In the data sheet on the right side of the window, specify how many data points you want generated for each stress level, and specify the values for each stress level.
- For example, if you wanted to generate 30 data points, 10 at 3 different stress levels, you could enter the following.
Each row in the data sheet represents a stress level, and every stress column represents a stress type. For a multi-stress model, the stress level is the combination of stress values that will be applied to each group of tested units. Thus, the first row of the above table would configure the utility to generate 10 data points from 2 stresses, one with a value of 348 and another with a value of 3. The second row would generate an additional 10 data points from a different combination of stress values, and so on.
- If you select a cumulative damage (CD) model, you will be able to assign time-dependent stress profiles to the stress columns of the data sheet. Click a cell in a stress column and a drop-down list will appear. This list will include all validated stress profiles in your current project.
Select the appropriate option on the Censoring tab:
- No censoring: The generated data set will contain only exact failure times (i.e., it will contain no right censored, interval or left censored data).
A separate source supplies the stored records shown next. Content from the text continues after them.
File: src/shared/chan_prot_pkg.sv
// Package: constants, types and register map of the channel protection block
package chan_prot_pkg;
  // ==========================================================
  // Sizes
  localparam int CH_N   = 8;            // Channels
  localparam int PAIR_N = 4;            // Pairing bits
  localparam int GEN_N  = 2;            // PWM generators
  localparam int ADDR_W = 4;            // Register address width
  localparam int DATA_W = 16;           // Register data width
  localparam int CW     = 22;           // Per-channel timer width
  // ==========================================================
  // Register offsets
  localparam logic [ADDR_W-1:0] A_CMD   = 4'h0;  // Channel on/off commands
  localparam logic [ADDR_W-1:0] A_PAIR  = 4'h1;  // pair_sync_bits
  localparam logic [ADDR_W-1:0] A_CLR   = 4'h2;  // latch_clear_reg, write 1 to clear
  localparam logic [ADDR_W-1:0] A_BIM   = 4'h3;  // inrush_mode_bit per channel
  localparam logic [ADDR_W-1:0] A_ERR   = 4'h4;  // channel_error_flag, read only
  localparam logic [ADDR_W-1:0] A_PWM0  = 4'h5;  // Generator 0 config
  localparam logic [ADDR_W-1:0] A_PWM1  = 4'h6;  // Generator 1 config
  localparam logic [ADDR_W-1:0] A_MAP   = 4'h7;  // [7:0] gen 0 map, [15:8] gen 1 map
  localparam logic [ADDR_W-1:0] A_TRIM  = 4'h8;  // base_freq_trim
  localparam logic [ADDR_W-1:0] A_GATE  = 4'h9;  // Gate enable status, read only
  // ==========================================================
  // Field positions and reset values
  localparam int DUTY_LSB = 0;          // duty_cycle_field position
  localparam int FREQ_LSB = 8;          // period_divider_field position
  localparam int MAP1_LSB = 8;          // Generator 1 map position
  localparam logic [3:0] TRIM_NOM  = 4'h8;   // Nominal trim code, reset value
  localparam logic [3:0] TRIM_RSVD = 4'h0;   // Reserved trim code
  // ==========================================================
  // Timing
  localparam int CLK_HZ          = 100_000_000;  // System clock
  localparam int F_INT_HZ        = 102_400;      // Nominal base frequency
  localparam int F_INT_DIV       = CLK_HZ / F_INT_HZ;  // Cycles per base tick
  localparam int TRIM_STEP       = 35;           // Cycles per trim step
  localparam int BIM_TIMEOUT_MS  = 40;           // inrush_mode_timeout
  localparam int BIM_TIMEOUT_CYC = BIM_TIMEOUT_MS * (CLK_HZ / 1000);
  localparam int INRUSH_US       = 200;          // Inrush restart delay
  localparam int INRUSH_CYC      = INRUSH_US * (CLK_HZ / 1_000_000);
  // ==========================================================
  // PWM period codes
  localparam logic [1:0] FQ_1024 = 2'h0;  // Base / 1024
  localparam logic [1:0] FQ_512  = 2'h1;  // Base / 512
  localparam logic [1:0] FQ_256  = 2'h2;  // Base / 256
  localparam logic [1:0] FQ_FULL = 2'h3;  // Constant on
  // ==========================================================
  // Types
  typedef struct packed {
    logic [1:0] freq;   // period_divider_field
    logic [7:0] duty;   // duty_cycle_field
  } pwm_cfg_s;
  typedef enum logic [1:0] {CH_RUN, CH_LATCHED, CH_RESTART} ch_state_e;
endpackage : chan_prot_pkg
- Right censoring after specific number of failures: You specify the number of failures, n, that the generated data set will contain in the Number of Failures field. After the data are generated, the data is sorted. The first n data points will be marked as failures while the remaining data points will be marked as suspensions at a time equal to the time of the nth failure. When used with SimuMatic, this option allows you to simulate a failure-terminated test (i.e., a test that ends after a specified number of failures occur).
  
  Note: To illustrate how this censoring is performed, suppose you chose to generate 20 data points (e.g., 10 at one stress level and 10 at another) and entered 10 in the Number of Failures field. The software would first generate 20 time values. Then the lowest 10 values across all the stress levels would be marked as failure times. The remaining 10 values would be marked as suspensions.
- Right censoring after a specific time: You specify a duration in the Time field. All simulated values that do not exceed this time will be marked as failure times. Values that exceed this time will be considered suspensions at the specified time (i.e., units that had not failed by the end of the test). When used with SimuMatic, this option allows you to simulate a time-terminated test (i.e., a test that ends after a specified time).
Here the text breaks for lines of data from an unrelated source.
[src/core/apms_defines.svh]
`ifndef APMS_DEFINES_SVH
`define APMS_DEFINES_SVH
`define APMS_CLK_MHZ          125
`define APMS_T_SOA_QUAL_US    300
`define APMS_T_MISS_QUAL_US   80
`define APMS_T_OFF_MS         16
`define APMS_T_SOFT_MUTE_MS   20
`define APMS_T_FAST_MUTE_US   100
`define APMS_CYC_SOA_QUAL     (`APMS_T_SOA_QUAL_US * `APMS_CLK_MHZ)
`define APMS_CYC_MISS_QUAL    (`APMS_T_MISS_QUAL_US * `APMS_CLK_MHZ)
`define APMS_CYC_OFF          (`APMS_T_OFF_MS * 1000 * `APMS_CLK_MHZ)
`define APMS_CYC_SOFT_MUTE    (`APMS_T_SOFT_MUTE_MS * 1000 * `APMS_CLK_MHZ)
`define APMS_CYC_FAST_MUTE    (`APMS_T_FAST_MUTE_US * `APMS_CLK_MHZ)
`define APMS_REG_INSTR_ONE    8'h00
`define APMS_REG_INSTR_TWO    8'h04
`define APMS_REG_STATUS       8'h08
`define APMS_REG_STATE        8'h0c
`define APMS_I1_START         0
`define APMS_I2_FAST_MUTE     0
`define APMS_I2_SOFT_FRONT    1
`define APMS_I2_SOFT_REAR     2
`define APMS_I2_LOW_POP_OFF   3
`define APMS_I2_FAULT_INDICATOR_PIN_LOAD_OFF 4
`define APMS_ST_RESET_FLAG    7
`define APMS_ST_LEGACY        4
`define APMS_I1_RST           8'h00
`define APMS_I2_RST           8'h00
`endif

[src/core/apms_pkg.sv]
package apms_pkg;
   typedef enum logic [3:0] {
      ST_STANDBY, ST_POR, ST_RAMP, ST_RUN, ST_FAST_MUTE, ST_SHUTDOWN, ST_HR, ST_LOW_SUPPLY
   } apms_state_t;
endpackage

[src/core/apms_chan_if.sv]
interface apms_chan_if;
   logic active;
   logic cond_soa_low;
   logic cond_soa_high;
   logic cond_miss;
   logic chan_on;
   modport ctl  (output active, output cond_soa_low, output cond_soa_high, output cond_miss,
                 input chan_on);
   modport chan (input active, input cond_soa_low, input cond_soa_high, input cond_miss,
                 output chan_on);
endinterface

[src/core/apms_chan_prot.sv]
module apms_chan_prot #(
   parameter int SOA_Q  = 37500,
   parameter int MISS_Q = 10000,
   parameter int OFF_C  = 2000000
) (
   input wire logic   clock,
   input wire logic   sys_rst,
   apms_chan_if.chan  pif
);
   localparam int W = $clog2(OFF_C + SOA_Q + MISS_Q + 1);
   if (SOA_Q < 2 || MISS_Q < 2 || OFF_C < 2) begin : g_chk
      $error("apms_chan_prot: counts must be at least 2");
   end

   logic         on_r;
   logic         on_nxt;
   logic [W-1:0] soa_r;
   logic [W-1:0] soa_nxt;
   logic [W-1:0] miss_r;
   logic [W-1:0] miss_nxt;
   logic [W-1:0] off_r;
   logic [W-1:0] off_nxt;

   wire live      = pif.active & on_r;
   wire trip_soa  = live & pif.cond_soa_low & (soa_r == W'(SOA_Q - 1));
   wire trip_miss = live & pif.cond_miss & (miss_r == W'(MISS_Q - 1));
   wire trip      = live & (pif.cond_soa_high | trip_soa | trip_miss);
   wire off_done  = !on_r & (off_r == W'(OFF_C - 1));

   // Counters run per channel so one trip never touches its neighbours
   assign soa_nxt  = (live & pif.cond_soa_low & !trip) ? soa_r + W'(1) : '0;
   assign miss_nxt = (live & pif.cond_miss & !trip) ? miss_r + W'(1) : '0;
   assign off_nxt  = on_r ? '0 : off_r + W'(1);
   assign on_nxt   = !pif.active ? 1'b1 : trip ? 1'b0 : off_done ? 1'b1 : on_r;
   assign pif.chan_on = on_r;

   always_ff @(posedge clock) begin
      if (sys_rst) begin
         on_r   <= 1'b1;
         soa_r  <= '0;
         miss_r <= '0;
         off_r  <= '0;
      end else begin
         on_r   <= on_nxt;
         soa_r  <= soa_nxt;
         miss_r <= miss_nxt;
         off_r  <= off_nxt;
      end
   end
endmodule // apms_chan_prot

[src/core/apms_sequencer.sv]
`include "apms_defines.svh"
module apms_sequencer
   import apms_pkg::*;
#(
   parameter int SOA_QUAL_CYC  = `APMS_CYC_SOA_QUAL,
   parameter int MISS_QUAL_CYC = `APMS_CYC_MISS_QUAL,
   parameter int OFF_CYC       = `APMS_CYC_OFF,
   parameter int SOFT_CYC      = `APMS_CYC_SOFT_MUTE,
   parameter int FAST_CYC      = `APMS_CYC_FAST_MUTE
) (
   input  wire logic       clock,
   input  wire logic       sys_rst,
   input  wire logic [7:0] reg_addr,
   input  wire logic [7:0] reg_wdata,
   input  wire logic       reg_wr,
   input  wire logic       reg_rd,
   output logic      [7:0] reg_rdata_r,
   input  wire logic [3:0] out_below_1v,
   input  wire logic [3:0] load_above_4a,
   input  wire logic [3:0] load_above_8a,
   input  wire logic [3:0] out_below_1v75,
   input  wire logic [3:0] miss_above_1a,
   input  wire logic [3:0] miss_above_3a,
   input  wire logic       standby_control_pin,
   input  wire logic       standby_above_mute,
   input  wire logic       standby_above_oper,
   input  wire logic       address_select_pin_grounded,
   input  wire logic       supply_below_reset,
   input  wire logic       supply_below_low_mute,
   input  wire logic       headroom_low,
   input  wire logic       ripple_filter_node_discharged,
   input  wire logic       ramp_final_step,
   output logic            amp_enable_r,
   output logic      [3:0] chan_enable_r,
   output logic      [1:0] pair_full_mute_r,
   output logic      [1:0] pair_unmuted_r,
   output logic            ripple_filter_node_charge_r,
   output logic            low_pop_slow_r,
   output logic            ripple_filter_node_discharge_r,
   output logic            ac_ground_node_discharge_r,
   output logic            bus_lines_active_r,
   output logic            fault_indicator_pin_out_r,
   output logic            fault_indicator_pin_oe_r
);
   localparam int MW = $clog2(SOFT_CYC + 1);
   localparam int FW = $clog2(FAST_CYC + 1);
   localparam int SYNC_W = 33;
   if (SOFT_CYC < 2 || FAST_CYC < 2 || FAST_CYC > SOFT_CYC) begin : g_chk
      $error("apms_sequencer: mute counts out of range");
   end

   // Comparator levels come from analogue blocks on no clock at all
   logic [SYNC_W-1:0] sync1_r;
   logic [SYNC_W-1:0] sync2_r;
   wire  [SYNC_W-1:0] raw = {out_below_1v, load_above_4a, load_above_8a, out_below_1v75,
                             miss_above_1a, miss_above_3a, standby_control_pin,
                             standby_above_mute, standby_above_oper,
                             address_select_pin_grounded, supply_below_reset,
                             supply_below_low_mute, headroom_low,
                             ripple_filter_node_discharged, ramp_final_step};
   always_ff @(posedge clock) begin
      if (sys_rst) begin
         sync1_r <= '0;
         sync2_r <= '0;
      end else begin
         sync1_r <= raw;
         sync2_r <= sync1_r;
      end
   end

   wire [3:0] s_lt1v   = sync2_r[32:29];
   wire [3:0] s_gt4a   = sync2_r[28:25];
   wire [3:0] s_gt8a   = sync2_r[24:21];
   wire [3:0] s_lt1v75 = sync2_r[20:17];
   wire [3:0] s_gt1a   = sync2_r[16:13];
   wire [3:0] s_gt3a   = sync2_r[12:9];
   wire s_stb_high     = sync2_r[8];
   wire s_stb_mute     = sync2_r[7];
   wire s_stb_oper     = sync2_r[6];
   wire legacy         = sync2_r[5];
   wire s_sup_reset    = sync2_r[4];
   wire s_sup_low_mute = sync2_r[3];
   wire s_headroom     = sync2_r[2];
   wire s_discharged   = sync2_r[1];
   wire s_final_step   = sync2_r[0];

   apms_state_t state_r;
   apms_state_t state_nxt;
   logic [7:0]  instr1_r;
   logic [7:0]  instr2_r;
   logic        reset_flag_r;
   logic        stb_prev_r;
   logic        released_r;
   logic [FW-1:0] fast_cnt_r;
   logic [MW-1:0] mcnt_r [2];
   logic [MW-1:0] mcnt_nxt [2];
   logic [3:0]  chan_on;

   // Legacy: mute or operating level both count as "on"
   wire stb_on     = legacy ? s_stb_mute : s_stb_high;
   wire stb_rise   = stb_on & !stb_prev_r;
   wire amp_state  = (state_r == ST_RAMP) | (state_r == ST_RUN) | (state_r == ST_FAST_MUTE);
   wire bus_drop   = !legacy & s_sup_reset & (state_r != ST_STANDBY);
   wire legacy_drop = legacy & s_sup_reset & amp_state;
   wire por_evt    = (!legacy & stb_rise) | bus_drop;
   wire wr_ok      = reg_wr & !legacy & stb_on;
   wire start_wr   = wr_ok & (reg_addr == `APMS_REG_INSTR_ONE) & reg_wdata[`APMS_I1_START];
   wire fast_bit   = !legacy & instr2_r[`APMS_I2_FAST_MUTE];
   wire fast_run   = (state_r == ST_FAST_MUTE) | ((state_r == ST_RUN) & fast_bit);
   wire fast_done  = fast_run & (fast_cnt_r == FW'(FAST_CYC - 1));
   wire hard_mute  = (state_r == ST_HR) | (state_r == ST_LOW_SUPPLY);
   wire force_mute = !released_r | (state_r != ST_RUN);
   wire leg_mute   = legacy & s_stb_mute & !s_stb_oper;
   wire [1:0] soft_bits = legacy ? {leg_mute, leg_mute} :
                          {instr2_r[`APMS_I2_SOFT_REAR], instr2_r[`APMS_I2_SOFT_FRONT]};
   wire mute_bits_clear = legacy ? s_stb_oper : (instr2_r[2:0] == 3'h0);
   wire [1:0] mute_want = soft_bits | {2{force_mute | fast_run}};
   wire [1:0] full_nxt, open_nxt;

   // Front pair is channels 1 and 3, rear pair channels 2 and 4
   genvar gp;
   for (gp = 0; gp < 2; gp++) begin : g_pair
      assign mcnt_nxt[gp] = (hard_mute | fast_done) ? MW'(SOFT_CYC) :
                            (mute_want[gp] & (mcnt_r[gp] != MW'(SOFT_CYC))) ?
                               mcnt_r[gp] + MW'(1) :
                            (!mute_want[gp] & (mcnt_r[gp] != '0)) ?
                               mcnt_r[gp] - MW'(1) : mcnt_r[gp];
      assign full_nxt[gp] = (mcnt_nxt[gp] == MW'(SOFT_CYC));
      assign open_nxt[gp] = (mcnt_nxt[gp] == '0);
      always_ff @(posedge clock) begin
         if (sys_rst) begin
            mcnt_r[gp] <= MW'(SOFT_CYC);
         end else begin
            mcnt_r[gp] <= mcnt_nxt[gp];
         end
      end
   end

   wire both_full = (mcnt_r[0] == MW'(SOFT_CYC)) & (mcnt_r[1] == MW'(SOFT_CYC));

   always_comb begin
      state_nxt = state_r;
      if (bus_drop) begin
         state_nxt = ST_POR;
      end else if (legacy_drop) begin
         state_nxt = ST_SHUTDOWN;
      end else begin
         case (state_r)
            ST_STANDBY: begin
               if (stb_on && legacy && !s_sup_reset) begin
                  state_nxt = ST_RAMP;
               end else if (stb_on && !legacy) begin
                  state_nxt = ST_POR;
               end
            end
            ST_POR: begin
               if (!stb_on) begin
                  state_nxt = ST_STANDBY;
               end else if (instr1_r[`APMS_I1_START]) begin
                  state_nxt = ST_RAMP;
               end
            end
            ST_RAMP: begin
               if (!stb_on) begin
                  state_nxt = ST_FAST_MUTE;
               end else if (s_headroom) begin
                  state_nxt = ST_HR;
               end else if (s_final_step) begin
                  state_nxt = ST_RUN;
               end
            end
            ST_RUN: begin
               if (!stb_on) begin
                  state_nxt = ST_FAST_MUTE;
               end else if (s_headroom) begin
                  state_nxt = ST_HR;
               end
            end
            ST_FAST_MUTE: begin
               if (fast_done) begin
                  state_nxt = ST_SHUTDOWN;
               end
            end
            ST_SHUTDOWN: begin
               if (s_discharged) begin
                  state_nxt = ST_STANDBY;
               end
            end
            ST_HR: begin
               if (s_discharged) begin
                  state_nxt = s_sup_low_mute ? ST_LOW_SUPPLY : ST_RAMP;
               end
            end
            ST_LOW_SUPPLY: begin
               if (!stb_on) begin
                  state_nxt = ST_STANDBY;
               end else if (!s_sup_low_mute) begin
                  state_nxt = ST_RAMP;
               end
            end
            default: state_nxt = ST_STANDBY;
         endcase
      end
   end

   // Protection conditions per channel
   apms_chan_if cif [4] ();
   genvar gc;
   for (gc = 0; gc < 4; gc++) begin : g_chan
      assign cif[gc].active        = amp_state;
      assign cif[gc].cond_soa_low  = s_lt1v[gc] & s_gt4a[gc];
      assign cif[gc].cond_soa_high = !s_lt1v[gc] & s_gt8a[gc];
      assign cif[gc].cond_miss     = s_lt1v75[gc] ? s_gt1a[gc] : s_gt3a[gc];
      assign chan_on[gc]           = cif[gc].chan_on;
      apms_chan_prot #(
         .SOA_Q  (SOA_QUAL_CYC),
         .MISS_Q (MISS_QUAL_CYC),
         .OFF_C  (OFF_CYC)
      ) u_prot (
         .clock   (clock),
         .sys_rst (sys_rst),
         .pif     (cif[gc])
      );
   end

   wire load_fault_indicator_pin = legacy | !instr2_r[`APMS_I2_FAULT_INDICATOR_PIN_LOAD_OFF];
   wire chan_fault = amp_state & (chan_on != 4'hf);
   wire flag_nxt   = por_evt | (reset_flag_r & !start_wr);
   wire fault_indicator_pin_nxt   = (!legacy & flag_nxt) | s_sup_low_mute |
                     (chan_fault & load_fault_indicator_pin);
   wire [7:0] status_val = {reset_flag_r, 2'b00, legacy, ~chan_on};
   wire [7:0] rd_mux = (reg_addr == `APMS_REG_INSTR_ONE) ? instr1_r :
                       (reg_addr == `APMS_REG_INSTR_TWO) ? instr2_r :
                       (reg_addr == `APMS_REG_STATUS)    ? status_val :
                       (reg_addr == `APMS_REG_STATE)     ? {4'h0, state_r} : 8'h00;

   always_ff @(posedge clock) begin
      if (sys_rst) begin
         state_r      <= ST_STANDBY;
         instr1_r     <= `APMS_I1_RST;
         instr2_r     <= `APMS_I2_RST;
         reset_flag_r <= 1'b0;
         stb_prev_r   <= 1'b0;
      end else begin
         state_r      <= state_nxt;
         stb_prev_r   <= stb_on;
         reset_flag_r <= flag_nxt;
         // Supply loss wins over a host write in the same cycle
         if (por_evt) begin
            instr1_r <= `APMS_I1_RST;
            instr2_r <= `APMS_I2_RST;
         end else if (wr_ok && reg_addr == `APMS_REG_INSTR_ONE) begin
            instr1_r <= reg_wdata;
         end else if (wr_ok && reg_addr == `APMS_REG_INSTR_TWO) begin
            instr2_r <= reg_wdata;
         end
      end
   end

   always_ff @(posedge clock) begin
      if (sys_rst) begin
         released_r <= 1'b0;
         fast_cnt_r <= '0;
      end else begin
         released_r <= (state_r == ST_RUN) & (released_r | mute_bits_clear);
         fast_cnt_r <= !fast_run ? '0 : fast_done ? fast_cnt_r : fast_cnt_r + FW'(1);
      end
   end

   always_ff @(posedge clock) begin
      if (sys_rst) begin
         amp_enable_r                   <= 1'b0;
         chan_enable_r                  <= 4'h0;
         pair_full_mute_r               <= 2'b11;
         pair_unmuted_r                 <= 2'b00;
         ripple_filter_node_charge_r    <= 1'b0;
         low_pop_slow_r                 <= 1'b0;
         ripple_filter_node_discharge_r <= 1'b0;
         ac_ground_node_discharge_r     <= 1'b0;
         bus_lines_active_r             <= 1'b0;
         fault_indicator_pin_out_r      <= 1'b0;
         fault_indicator_pin_oe_r       <= 1'b0;
         reg_rdata_r                    <= 8'h00;
      end else begin
         amp_enable_r                   <= amp_state;
         chan_enable_r                  <= {4{amp_state}} & chan_on;
         pair_full_mute_r               <= full_nxt;
         pair_unmuted_r                 <= open_nxt;
         ripple_filter_node_charge_r    <= (state_r == ST_RAMP);
         low_pop_slow_r                 <= (state_r == ST_RAMP) &
                                           !instr2_r[`APMS_I2_LOW_POP_OFF];
         ripple_filter_node_discharge_r <= (state_r == ST_SHUTDOWN) |
                                           ((state_r == ST_HR) & both_full);
         ac_ground_node_discharge_r     <= (state_r == ST_HR) & both_full;
         bus_lines_active_r             <= !legacy & stb_on;
         fault_indicator_pin_out_r      <= 1'b0;
         fault_indicator_pin_oe_r       <= fault_indicator_pin_nxt;
         reg_rdata_r                    <= reg_rd ? rd_mux : 8'h00;
      end
   end
endmodule // apms_sequencer

[config.mk]
export PLATFORM = sky130hd
export DESIGN_NAME = apms_sequencer
export DESIGN_NICKNAME = d
export VERILOG_FILES = /design/src/core/apms_pkg.sv /design/src/core/apms_chan_if.sv /design/src/core/apms_chan_prot.sv /design/src/core/apms_sequencer.sv
export VERILOG_INCLUDE_DIRS = /design/src /design/src/core
export SDC_FILE = /design/constraint.sdc
export NUM_CORES = 1
export LEC_CHECK = 0
export ABC_AREA = 0
export BUFFER_PORTS_ARGS = -buffer_cell sky130_fd_sc_hd__buf_2
export CELL_PAD_IN_SITES_DETAIL_PLACEMENT = 2
export CELL_PAD_IN_SITES_GLOBAL_PLACEMENT = 2
export CORE_MARGIN = 3
export CORE_UTILIZATION = 25
export DETAILED_ROUTE_END_ITERATION = 8
export GPL_TIMING_DRIVEN = 0
export PLACE_DENSITY = 0.65
export SLEW_MARGIN = 20
export SYNTH_ARGS = -nofsm -noshare
export SYNTH_HDL_FRONTEND = slang
export SYNTH_SLANG_ARGS = --single-unit
[constraint.sdc]
create_clock -name clock -period 5.5 [get_ports clock]
set_clock_uncertainty 0.05 [all_clocks]
set_input_delay 0.825 -clock clock [delete_from_list [all_inputs] [get_ports clock]]
set_output_delay 0.825 -clock clock [all_outputs]
set_load 0.05 [all_outputs]
# == Word level (Yosys, flattened, before mapping) ==
# Memory sizes are Yosys's and may differ from the RTL's.
# Cells that the tools add are included.
# word_totals
ramBits,44
mem_count,1
elab_cells,331
ff_bits,382
# memory_table
memory,depth,word_bits,read_ports,rd_clocked_by_memory_dff,wr,line,rtl
mcnt_r,2,22,2,0,2,apms_sequencer.sv:95,logic [MW-1:0] mcnt_r [2];
# classes
n_addsub,17
eq_ne,55
n_mux,48
n_bitwise,111
n_reduce_logical,61
# ops
operator,n
"adder 21 x 1 -> 21 bit, second input constant",12
2-to-1 mux 22 bit,8
"== test 22 bit, second input constant",4
"== test 21 x 14 -> 1 bit, second input constant",4
"== test 21 x 16 -> 1 bit, second input constant",4
"== test 21 bit, second input constant",4
bitwise AND 1 bit,72
2-to-1 mux 4 bit,15
"adder 22 x 1 -> 22 bit, second input constant",2
logical NOT 22 bit,2
"!= test 22 bit, second input constant",2
nonzero test 22 bit,2
"subtractor 22 x 1 -> 22 bit, second input constant",2
"!= test 4 bit, second input constant",9
OR reduction 2 bit,17
case mux 4 bit (8 select lines),1
"!= test 5 bit, second input constant",5
2-to-1 mux 8 bit,3
OR 1 bit,24
AND reduction 8 bit,3
logical NOT 1 bit,22
"!= test 3 bit, second input constant",7
2-to-1 mux 1 bit,18
"== test 4 x 3 -> 1 bit, second input constant",4
other kinds (23),46

# == Longest topological paths before layout ==
# Gate-level depths: netlist of run 1.
# logic_depth
ltp_word,13
depth_mapped,12
ltp_nobuf,11

# == Cells and area by module ==
# Synthesis of run 1 repeated with hierarchy kept, for this count alone.
# unflattened
cells_unflattened,2211
hier_area_um2,19281.0
# by_module_without_submodules
module,cells_per_inst,instances,seq_area_each_um2,area_each_um2
apms_chan_prot at g_chan[0].u_prot ...,325,3,1281.2,2852.7
apms_sequencer,915,1,3383.2,7843.8
apms_chan_prot at g_chan[2].u_prot,321,1,1281.2,2879.0

# == Worst setup path after synthesis of run 1 ==
# Ideal clock, no wire load.
# synth_path
kind,reg-to-reg
startpoint,memory mcnt_r[0][0] in the netlist's numbering
endpoint,register pair_unmuted_r[0]
path_slack_ps,2575
setup_ps,79
arrival_time_ps,2795
path_stages_with_launch,13
required_ps,5371
path_cell_list,dfxtp_1 inv_1 ha_1 or3b_1 nor2_1 and3_1 buf_4 nor2_1 or4_1 a32oi_1 nand4_1 or4_4 a211oi_2
# synth_rtl
item,line,rtl
from (decl),apms_sequencer.sv:95,
to (signal assigned),apms_sequencer.sv:288,pair_unmuted_r <= open_nxt;
to (decl),apms_sequencer.sv:36,"output logic [1:0] pair_unmuted_r,"

==> results.ini, run 1 <==
[global_route]
grt_max_degree=16
grt_overflow=0
grt_usage_pct=14.71
grt_first_pass_wirelength_um=93220
antenna_found_initial=8
grt_pass1_vias=16990

[timing]
finalCritPeriodShare_pct=73.49
fin_ws_ns=1.458
max_slew_margin_pct=34.43
worstMarginPinSlew_ns=0.9587
tns_ns=0
slew_viol_final=0
finalCriticalPeriod_ns=4.042
fmax_ghz=0.2474
grt_setup_unrepaired=false
setup_viol=0
finalHoldViolations=0

[placement]
place_ws_ns=1.496
portBuffers=75
place.gp.congestion=0.8347
place_hpwl_um=42380

[logic_synthesis]
synth_common_cells=dfxtp_1, nor2_1, nand2_1
synth_cells=2146
synthTopCellsByArea=dfxtp_1, nor2_1, xor2_1
yosysWarningCount=0
yosysMostFrequentCell=dfxtp_1
seq_area_frac_synth_pct=46.16
synth_top_area_share_pct=46.16
async_flop_share_pct=0
synth-edff-count=0
synth_ff_type=dfxtp_1
yosys.area.top_type=dfxtp_1
synth-seq-cells=425
synth_cell_types=72
syn_avg_cell_area_sq_um=8.588
synth_area_sq_um=18430
syn-num-nets=2216

[clock_tree]
clockRootBuffer=clkbuf_16
htree_levels=2
path_clk_slew_ns=0.06
cts_made_buffers=53
cts_resized=0
cts_setup_buffers=0
cts.sinks=425
cts-hold-fix-buffers=0
clk_latency_ns=0.62
clockBufferDepth=3
cts_tree=built

[die]
io_pins=77
die_area_sq_um=77010
core_sq_um=72220
fp.dieW_um=277.5
die_h_um=277.5
rows=98
start_util_pct=25.52

[finish]
final_nets=2346
layout-drive-gt1-share_pct=8.919
area_growth_pct=19.59
multi_input_area_sq_um=9440
regArea_sq_um=8508
fillCellCount=8035

[setup_path]
worstPathMaxFanout=10
crit_arrival_ns=4.44
critPathKind=reg2reg
required_ns=5.89
crit_path_end_kind=flip-flop
cp-start-kind=flip-flop

[drt]
vias=15630
drtIter0Drc=643
drt-total-wl_um=57180
wl_per_cell_um=17.46
drc=0
drtAntennaViolNets=0
detailedRoute.firstPassIterationCount=5
via_per_inst=4.773

[pwr]
vdd_drop_max_uv=255.1
p_leak_nw=7.475
cellPowerDensity_nw_per_um2=338.7

[run]
max-cap-violations=0

[run_status]
status=finished clean

[hold_path]
hp-class=reg2reg

-- report_power, final --
part | leakage (nW) | switching [W] | internal, W
sequential | 3.44 | 0.0000245 | 0.00312
combinational | 3.06 | 0.000233 | 0.000111
clock | 0.980 | 0.00147 | 0.00251
total | 7.48 | 0.00172 | 0.00574
-- metal layers --
| metal | global-route usage (%) | vias to the layer above | routed length (um) |
|---|---|---|---|
| li1 | - | 7627 | - |
| met1 | 19.01 | 7734 | 26590 |
| met2 | 25.02 | 186 | 27050 |
| met3 | 2.617 | 82 | 2100 |
| met4 | 4.216 | 2 | 1430 |
| met5 | 0 | - | 7 |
On the Settings tab, specify how you want to generate the data set and where you want the data to be stored.
- Select the Use Seed check box if you would like to set a consistent starting point from which the random numbers will be generated. Using the same seed value and keeping all other settings the same will allow you to replicate your results.
- In the Math Precision field, enter the number of decimal places you wish to use for each simulated data point.
- In the Data Points field, enter the number of data points you wish to generate.
- In the Folio and the Sheet drop-down lists, choose where to put the simulated data.
- - If you choose <New Folio> the software will create a new folio to place the data into. If you choose <New Sheet> the software will create a new sheet in a new or existing folio, depending on what you chose in the Folio drop-down list.
  - Click the Active button to select the folio and data sheet that were active when the utility was opened. If you would like the utility to always select the active folio and data sheet, select the check box labeled Select active folio/sheet when loading this window.

After the simulation is set up, click Generate to create a data set according to your specifications. An ALTA standard folio containing the data will appear.